How big is the state?
There are many ways of looking at the size of the Budget. Two of the most common are looking at the level of total spending, which is about $130 billion this year, or looking at that spend as a percentage of GDP. By that measure, the size of the state flatlines at over 30 per cent, meaning a state slightly larger than recent trends.
The other, and most common way of looking at the size of a Budget is measuring the amount of new spending, known as an operating allowance.
This “allowance” is meant to pay for the increased cost of most public services, and it is also meant to pay for any new policies the government wants to fund like scrapping the $5 prescription charge.
Adding money to an operating allowance is risky business. Increasing the allowance from $4.5b to $4.8b might not look like a big change, but it means the Government has to find $300m every forthcoming year too.
If the Government decides to increase the next year’s operating allowance from $3.5b to $4b, and the next budget after that too, as the government chose to do in this Budget, it means it must find not just $500m in that year, but in subsequent years too.
It is not difficult to see how small changes to the allowances to have a large impact on the Government’s finances.
For this reason, finance ministers of all stripes tend to tell Treasury they plan to spend relatively little future Budgets.

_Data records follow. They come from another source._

Context: an optimization exercise on an open-source flow, tuned for small area and a short achievable clock period. The choices shown serve that exercise and are no tape-out recipe. Function was checked by simulation only, so behaviour that the tests miss may differ from the original.

==> flow/design.v (outline; a module is shown in full before it is edited, if it fits) <==
// module advanced_hybrid_controller_fixed: 203 lines
// module hic_div_a: 527 lines
// module hic_div_b: 322 lines
module advanced_hybrid_controller_fixed (
    input wire clk,
    input wire rst_n,
    input wire start,
    output wire done,
    output reg tile_start,
    input wire tile_done,
    output reg imc_mode,
    output wire simultaneous_rows,
    output wire [63:0] row_mask,
    input wire [15:0] zero_ops_skipped,
    input wire [15:0] total_ops_executed,
    input wire [15:0] imc_energy_savings,
    input wire [7:0] computation_snr,
    output wire dram_cmd_valid,
    output wire [1:0] dram_cmd_type,
    output wire [15:0] dram_cmd_addr,
    output wire [15:0] dram_write_data,
    output wire dram_accumulate_en,
    output wire [3:0] dram_bank_activate,
    output wire dram_simultaneous_access,
    output reg [1:0] precision_mode,
    output wire sparsity_optimize_en,
    output reg adaptive_imc_en,
    output wire [7:0] system_efficiency,
    output reg [15:0] total_energy_saved,
    output reg snr_too_low
);
  // ...
==> flow/flow/run.sh <==
#!/bin/bash
# The standard layout, with three changes:
#  - the port buffers are made from the smallest plain buffer
#    (sky130_fd_sc_hd__buf_1) instead of the delay cell buffer_ports picks on
#    its own; every input and output port still gets its buffer;
#  - the constant outputs share synthesis's single tie cell of each kind
#    instead of getting one tie cell each;
#  - clock tree synthesis adds no dummy loads (the tree is otherwise the
#    standard one: same clustering, clkbuf_8 buffers from config.mk).
set -euo pipefail
export BUFFER_PORTS_ARGS="-buffer_cell sky130_fd_sc_hd__buf_1"
export SKIP_REPAIR_TIE_FANOUT=1
export CTS_ARGS="-sink_clustering_enable -repair_clock_nets -dont_use_dummy_load -buf_list sky130_fd_sc_hd__clkbuf_8"
bash standard.sh > standard_flow.log 2>&1
==> flow/standard.sh <==
#!/bin/bash
# synth_recipe.tcl (not shown) runs the flow's synth.tcl, then flattens the netlist and writes it again
# the make line also repeats each setting of config.mk as NAME=value (left out here)
make -C /OpenROAD-flow-scripts/flow DESIGN_CONFIG=/design/flow/config.mk WORK_HOME=/design/flow/orfs CLKGATE_MAP_FILE= SYNTH_SCRIPT=/design/flow/synth_recipe.tcl "${@:-finish}"
==> flow/config.mk <==
export PLATFORM = sky130hd
export DESIGN_NAME = advanced_hybrid_controller_fixed
export DESIGN_NICKNAME = advanced_hybrid_controller_fixed
export VERILOG_FILES = /design/flow/design.v
export SDC_FILE = /design/flow/constraint.sdc
export NUM_CORES = 4
export LEC_CHECK = 0
export ABC_AREA = 1
export CAP_MARGIN = 20
export CORE_MARGIN = 2
export CORE_UTILIZATION = 80
export CTS_BUF_LIST = sky130_fd_sc_hd__clkbuf_8
export SLEW_MARGIN = 55
==> flow/constraint.sdc <==
create_clock -name core_clock -period 130.0 [get_ports {clk}]
set_input_delay 26.0000 -clock core_clock [delete_from_list [all_inputs] [get_ports {clk}]]
set_output_delay 26.0000 -clock core_clock [all_outputs]
set_load 0.01 [all_outputs]
==> flow_metrics.tcl, run 1 <==
set metrics [dict create \
    drv_cap 0 \
    ys.flop_type "dfxtp_1" \
    htree_levels 4 \
    area_growth_pct 1.71 \
    final_cells 1998 \
    final-nonclk-buf-share_pct 4.68 \
    via_per_inst 5.63 \
    hpwl_um 24500 \
    status "finished clean" \
    fin_crit_ns 34.63 \
    synth.avg_cell_area_um2 7.94 \
    io_pins 198 \
    min_path_type "reg2reg" \
    synth_fa_ha_area_share_pct 30.1 \
    setup_ws_ns 95.37 \
    cts_resized 0 \
    final_cell_mix "nand2_1 (375), inv_1 (279), ha_1 (167)" \
    use_met2_pct 62.0 \
    slew_viol_final 0 \
    synth_mux_area_share_pct 0 \
    root_buffer "clkbuf_8" \
    finalHoldViolCount 0 \
    synth_area_leaders "ha_1 (15%), fa_1 (15%), nand2_1 (10%)" \
]
==> inputs of run 2 (changes only) <==
--- a/flow/config.mk
+++ b/flow/config.mk
@@ -10,4 +10,4 @@
 export CORE_MARGIN = 2
 export CORE_UTILIZATION = 80
 export CTS_BUF_LIST = sky130_fd_sc_hd__clkbuf_8
-export SLEW_MARGIN = 55
+export SLEW_MARGIN = 70
==> flow_metrics.tcl, run 2 <==
set metrics [dict create \
    status "finished clean" \
    grt_pass1_wl_um 50100 \
    rsz0062_at_grt "false" \
    clk_latency_ns 0.45 \
    area_growth_pct 2.45 \
    rows 47 \
    yosysMostFrequentCell "nand2_1" \
    final_cell_mix "nand2_1 (375), inv_1 (278), ha_1 (167)" \
    cts_resized 0 \
    finalHoldViolCount 0 \
    dpl_worst_slack_ns 95.21 \
    worstSetupEndpointType "flop" \
    async_flop_share_pct 30.8 \
    hpwl_um 24600 \
    die_x_um 135 \
    drv_cap 0 \
    whs_ns 0.470 \
    htree_levels 4 \
    ys.flop_type "dfxtp_1" \
    overflow 0 \
    top_register "p_rem" \
    setup_ws_ns 95.58 \
    antenna_found_initial 0 \
    avgRoutedWirePerCell_um 15.2 \
    grt_max_degree 39 \
    final_common_cell "nand2_1" \
    synth_common_cells "nand2_1 (376), inv_1 (284), ha_1 (167)" \
    layout-drive-gt1-share_pct 6.30 \
    synth_area_leader_cell "ha_1" \
    post-route-period-util_pct 26.5 \
    drt_iter0_drc 610 \
    ff_latch_area_um2 2960 \
    synth_top_area_share_pct 15.2 \
    crit_fanout 18 \
    cts_buffers 17 \
    setup_violations 0 \
    synth_area_um2 13700 \
    cts_sinks 120 \
    path_class "in2reg" \
    critPathLaunchType "primary input" \
    cts_hold_buf 0 \
    wl_um 30400 \
    n_antenna_cell 0 \
    max_freq_mhz 29.1 \
    yosysSeqAreaShare_pct 21.5 \
    gp_congestion 0.943 \
    synth_edf_count 36 \
    ant_nets 0 \
    fillers 1059 \
    worstPathRequired_ns 130.34 \
    reg_top3 "p_rem (19), p_d (17)" \
    worst_path_max_delay_cell "fa_1" \
    cts_tree "built" \
    grtUsageTotal_pct 34.2 \
    crit_path_frequent_cell "nand2_1" \
    num_vias 11200 \
    first_pass_iters 7 \
    slew_viol_final 0 \
    port_buffers 162 \
    cpPeakStageDelay_ns 0.62 \
    grt_pass1_vias 11200 \
    ys_types 52 \
    synth_warnings 1 \
    root_buffer "clkbuf_8" \
    core_region_area_um2 16700 \
    synth.ff_latch_count 120 \
    finClkSkew_ns 0.0448 \
    synth_area_leaders "ha_1 (15%), fa_1 (15%), nand2_1 (10%)" \
    clockBufferDepth 2 \
    fin_crit_ns 34.42 \
    synth.avg_cell_area_um2 7.94 \
    path_clk_slew_ns 0.08 \
    die_area_um2 18200 \
    drc 0 \
    final_nets 2110 \
    die_height_um 135 \
    setup-tns-final_ns 0 \
    multiInputGateArea_um2 8840 \
    post_cts.repair.setup_buffers 0 \
    min_path_type "reg2reg" \
    start_util_pct 82.2 \
    io_pins 198 \
    arrival_ns 34.76 \
    largest_reg_flops 19 \
    via_per_inst 5.61 \
    synthCells 1729 \
    synth_nets 2058 \
]
-- run 2: cell types whose count changed in the layout (fill, tap and decap cells not counted), sizes merged --
cell / change
buf: +1
clkinv: +1
inv: -1
Source: an optimization exercise on an open RTL-to-GDS flow (aim: small area). Production flows keep margins and buffers that such runs may drop.
Function was checked by simulation only, so behaviour that the tests miss may differ from the original.
Power is estimated from default activity; no workload was simulated.

**flow/run.sh**
```bash
#!/bin/bash
# The standard layout, with three changes that only shrink the cells:
#  - ports are buffered with buf_1,
#  - the clock tree uses clkbuf_4/clkbuf_8 in clusters of 20 sinks and no
#    dummy loads,
#  - after placement, gates that synthesis upsized are sized back down where
#    timing allows (downsize.tcl), then slew/cap are repaired as usual.
# make's output goes to standard_*.log here and each tool's full log to
# orfs/logs; downsize.tcl's output goes to downsize.log.
set -euo pipefail
export BUFFER_PORTS_ARGS="-buffer_cell sky130_fd_sc_hd__buf_1"
export CTS_ARGS="-sink_clustering_enable -repair_clock_nets -dont_use_dummy_load -buf_list {sky130_fd_sc_hd__clkbuf_8} -sink_clustering_size 16 -sink_clustering_max_diameter 60"
bash standard.sh place > standard_place.log 2>&1

openroad -no_init -exit flow/downsize.tcl -log downsize_tool.log > downsize.log 2>&1 || true
bash standard.sh > standard_finish.log 2>&1
```
**flow/downsize.tcl**
```tcl
# Runs between the standard placement and clock-tree synthesis.
# Synthesis and the floorplan's timing repair (which works from wire-load
# models) leave some gates and buffers larger than the placed design needs.
# Size each combinational gate and buffer down to the smallest drive of the
# same function that keeps setup slack and slews comfortable, then let
# repair_design / repair_timing fix anything that is left.
set P $::env(FLOW_HOME)/platforms/sky130hd
set R orfs/results/sky130hd/FIFO/base
read_lef $P/lef/sky130_fd_sc_hd.tlef
read_lef $P/lef/sky130_fd_sc_hd_merged.lef
read_liberty $P/lib/sky130_fd_sc_hd__tt_025C_1v80.lib
read_db $R/3_place.odb
read_sdc $R/3_place.sdc
source $P/setRC.tcl
set_dont_use [concat [get_lib_cells sky130_fd_sc_hd__probe*] [get_lib_cells sky130_fd_sc_hd__lpflow_*]]
estimate_parasitics -placement
puts "area before [expr {[rsz::design_area] * 1e12}]"
report_worst_slack -max

set slew_cap 0.75e-9
set slack_floor 0.4e-9

proc ok_now {inst} {
  global slew_cap slack_floor
  estimate_parasitics -placement
  if {[sta::max_slew_violation_count] > 0} { return 0 }
  if {[sta::max_capacitance_violation_count] > 0} { return 0 }
  if {[sta::worst_slack_cmd max] < $slack_floor} { return 0 }
  foreach p [get_pins -of_objects $inst -filter "direction==output"] {
    if {[get_property $p slew_max] > $slew_cap * 1e9} { return 0 }
  }
  return 1
}
puts "slack [sta::worst_slack_cmd max] slew viol [sta::max_slew_violation_count]"

proc lib_area {lc} { return [get_property $lc area] }

set cands {}
foreach inst [get_cells *] {
  set m [get_property $inst ref_name]
  if {![regexp {^(sky130_fd_sc_hd__[a-z0-9]+)_([0-9]+)$} $m -> base sz]} { continue }
  if {[regexp {df|dl|clk|tap|fill|decap|conb|probe|lpflow} $base]} { continue }
  lappend cands [list [lib_area [get_lib_cells $m]] $inst $base $m]
}
set saved 0.0
foreach c [lsort -real -decreasing -index 0 $cands] {
  lassign $c a inst base m
  set smaller {}
  foreach lc [get_lib_cells ${base}_*] {
    if {![regexp "^${base}_\[0-9\]+\$" [get_name $lc]]} { continue }
    set la [lib_area $lc]
    if {$la < $a} { lappend smaller [list $la $lc] }
  }
  foreach s [lsort -real -increasing -index 0 $smaller] {
    lassign $s la lc
    replace_cell $inst $lc
    if {[ok_now $inst]} {
      set saved [expr {$saved + $a - $la}]
      puts "downsized [get_full_name $inst] $m -> [get_name $lc]"
      break
    }
    replace_cell $inst [get_lib_cells $m]
  }
}
estimate_parasitics -placement
puts "saved $saved"
repair_design -slew_margin 20 -cap_margin 20 -verbose
repair_timing -setup -verbose
puts "area after [expr {[rsz::design_area] * 1e12}]"
report_worst_slack -max
detailed_placement
check_placement
write_db $R/3_place.odb
```
**standard.sh**
```bash
#!/bin/bash
# synth_recipe.tcl (not shown) runs the flow's synth.tcl, then flattens the netlist and writes it again
# the make line also repeats each setting of config.mk as NAME=value (left out here)
make -C /OpenROAD-flow-scripts/flow DESIGN_CONFIG=/design/flow/config.mk WORK_HOME=/design/flow/orfs CLKGATE_MAP_FILE= SYNTH_SCRIPT=/design/flow/synth_recipe.tcl "${@:-finish}"
```
**config.mk**
```make
export PLATFORM = sky130hd
export DESIGN_NAME = FIFO
export DESIGN_NICKNAME = FIFO
export VERILOG_FILES = /design/flow/design.v
export SDC_FILE = /design/flow/constraint.sdc
export NUM_CORES = 4
export LEC_CHECK = 0
export CAP_MARGIN = 20
export CORE_MARGIN = 2
export CORE_UTILIZATION = 80
export PLACE_DENSITY = 0.9
export SLEW_MARGIN = 20
export SYNTH_HIERARCHICAL = 1
export SYNTH_MINIMUM_KEEP_SIZE = 0
```
**constraint.sdc**
```tcl
create_clock -name core_clock -period 5.0 [get_ports {clk}]
set_input_delay 1.0000 -clock core_clock [delete_from_list [all_inputs] [get_ports {clk}]]
set_output_delay 1.0000 -clock core_clock [all_outputs]
set_load 0.01 [all_outputs]
```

This has the effect of making the forecasts, which Treasury compiles independently of the finance minister, look rosier, keeping spending, deficits and debt in check.
When those Budgets roll around, however, finance ministers top up their allowances with additional money, taking them to a more politically palatable level.
This is colloquially known as finding money down the back of the couch.
This is almost always a positive thing - a government’s fiscal prudence allowing it a bit of fun come Budget time.
But in a rare inflationary environment the rules of politics invert themselves, and what was once a positive swiftly becomes negative.